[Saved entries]
###

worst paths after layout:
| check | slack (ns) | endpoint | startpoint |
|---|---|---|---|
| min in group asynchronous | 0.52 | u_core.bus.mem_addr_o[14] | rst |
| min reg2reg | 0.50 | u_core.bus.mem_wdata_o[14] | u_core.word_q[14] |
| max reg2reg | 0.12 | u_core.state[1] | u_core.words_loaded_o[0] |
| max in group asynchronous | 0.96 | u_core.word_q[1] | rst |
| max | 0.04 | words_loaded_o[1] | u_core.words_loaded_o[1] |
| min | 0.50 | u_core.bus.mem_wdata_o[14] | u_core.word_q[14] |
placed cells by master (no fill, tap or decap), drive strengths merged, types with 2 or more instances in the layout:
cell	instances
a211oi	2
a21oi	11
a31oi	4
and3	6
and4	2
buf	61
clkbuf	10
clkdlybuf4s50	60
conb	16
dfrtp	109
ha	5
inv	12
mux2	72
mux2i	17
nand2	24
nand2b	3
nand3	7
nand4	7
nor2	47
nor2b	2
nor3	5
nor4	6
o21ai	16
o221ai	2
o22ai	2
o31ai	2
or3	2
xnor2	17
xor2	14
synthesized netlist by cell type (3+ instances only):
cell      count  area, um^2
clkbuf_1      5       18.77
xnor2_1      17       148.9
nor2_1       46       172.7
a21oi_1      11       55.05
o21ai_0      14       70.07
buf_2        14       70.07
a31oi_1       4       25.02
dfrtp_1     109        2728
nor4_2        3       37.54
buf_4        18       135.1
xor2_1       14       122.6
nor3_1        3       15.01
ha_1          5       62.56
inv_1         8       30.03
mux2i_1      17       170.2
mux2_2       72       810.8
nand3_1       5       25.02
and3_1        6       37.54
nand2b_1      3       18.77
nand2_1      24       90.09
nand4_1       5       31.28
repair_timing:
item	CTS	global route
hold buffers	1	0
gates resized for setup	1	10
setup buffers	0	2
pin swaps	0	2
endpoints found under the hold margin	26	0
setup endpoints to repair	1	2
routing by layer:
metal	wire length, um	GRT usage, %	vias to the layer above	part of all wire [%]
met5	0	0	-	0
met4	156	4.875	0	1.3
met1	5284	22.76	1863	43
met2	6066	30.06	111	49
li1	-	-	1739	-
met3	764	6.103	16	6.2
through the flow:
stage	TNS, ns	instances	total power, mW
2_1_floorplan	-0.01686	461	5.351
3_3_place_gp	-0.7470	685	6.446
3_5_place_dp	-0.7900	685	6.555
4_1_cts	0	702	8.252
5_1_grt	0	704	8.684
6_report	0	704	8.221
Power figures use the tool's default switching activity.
==> src/rtl/tqvp_uart_bus_bridge_pkg.sv <==
// Shared types and constants for the UART-to-peripheral-bus debug bridge.
package tqvp_uart_bus_bridge_pkg;

  typedef enum logic [2:0] {
    ST_IDLE,
    ST_ADDR,
    ST_WDATA,
    ST_BUS_WR,
    ST_BUS_RD,
    ST_ERR_SZ,
    ST_RESP
  } state_e;

  typedef enum logic [1:0] {
    TX_IDLE,
    TX_WAIT,
    TX_HOLD
  } tx_phase_e;

  localparam logic [7:0] RESP_ACK         = 8'hA5;
  localparam logic [7:0] RESP_ERR_SIZE    = 8'hE1;
  localparam logic [7:0] RESP_ERR_TIMEOUT = 8'hEE;
  localparam logic [1:0] BUS_NONE         = 2'b11;

  // Bytes carried by a transfer of the given size code (00=1, 01=2, 10=4).
  function automatic logic [2:0] size_nbytes(input logic [1:0] sz);
    case (sz)
      2'b00:   return 3'd1;
      2'b01:   return 3'd2;
      default: return 3'd4;
    endcase
  endfunction

endpackage

==> src/rtl/tqvp_bridge_resp_tx.sv <==
// LSB-first response serialiser: loads up to four bytes and hands them to the
// UART transmitter one at a time using the tx_en/tx_busy handshake.
module tqvp_bridge_resp_tx
  import tqvp_uart_bus_bridge_pkg::*;
(
  input  logic        clk,
  input  logic        rst_n,
  input  logic        load_i,
  input  logic [31:0] data_i,
  input  logic [2:0]  nbytes_i,
  input  logic        tx_busy_i,
  output logic        tx_en_o,
  output logic [7:0]  tx_data_o,
  output logic        done_o
);

  tx_phase_e   phase_q;
  logic [31:0] shift_q;
  logic [2:0]  left_q;
  logic        tx_en_q;
  logic [7:0]  tx_data_q;
  logic        done_q;

  // Serialiser: HOLD skips the cycle after tx_en, when tx_busy has not risen yet.
  always_ff @(posedge clk or negedge rst_n) begin
    if (!rst_n) begin
      phase_q   <= TX_IDLE;
      shift_q   <= '0;
      left_q    <= '0;
      tx_en_q   <= 1'b0;
      tx_data_q <= '0;
      done_q    <= 1'b0;
    end else begin
      tx_en_q <= 1'b0;
      done_q  <= 1'b0;
      case (phase_q)
        TX_IDLE: begin
          if (load_i) begin
            shift_q <= data_i;
            left_q  <= nbytes_i;
            phase_q <= TX_WAIT;
          end
        end
        TX_WAIT: begin
          if (!tx_busy_i) begin
            tx_en_q   <= 1'b1;
            tx_data_q <= shift_q[7:0];
            shift_q   <= {8'h00, shift_q[31:8]};
            left_q    <= left_q - 3'd1;
            if (left_q == 3'd1) begin
              done_q  <= 1'b1;
              phase_q <= TX_IDLE;
            end else begin
              phase_q <= TX_HOLD;
            end
          end
        end
        TX_HOLD: phase_q <= TX_WAIT;
        default: phase_q <= TX_IDLE;
      endcase
    end
  end

  assign tx_en_o   = tx_en_q;
  assign tx_data_o = tx_data_q;
  assign done_o    = done_q;

endmodule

###

▶ _TO DO_: Each line of the records above, from the first through the one containing "u_core.word_q[1] | rst |", is to be retyped exactly; no other line belongs.

▶ _YOUR SOLUTION_:
worst paths after layout:
| check | slack (ns) | endpoint | startpoint |
|---|---|---|---|
| min in group asynchronous | 0.52 | u_core.bus.mem_addr_o[14] | rst |
| min reg2reg | 0.50 | u_core.bus.mem_wdata_o[14] | u_core.word_q[14] |
| max reg2reg | 0.12 | u_core.state[1] | u_core.words_loaded_o[0] |
| max in group asynchronous | 0.96 | u_core.word_q[1] | rst |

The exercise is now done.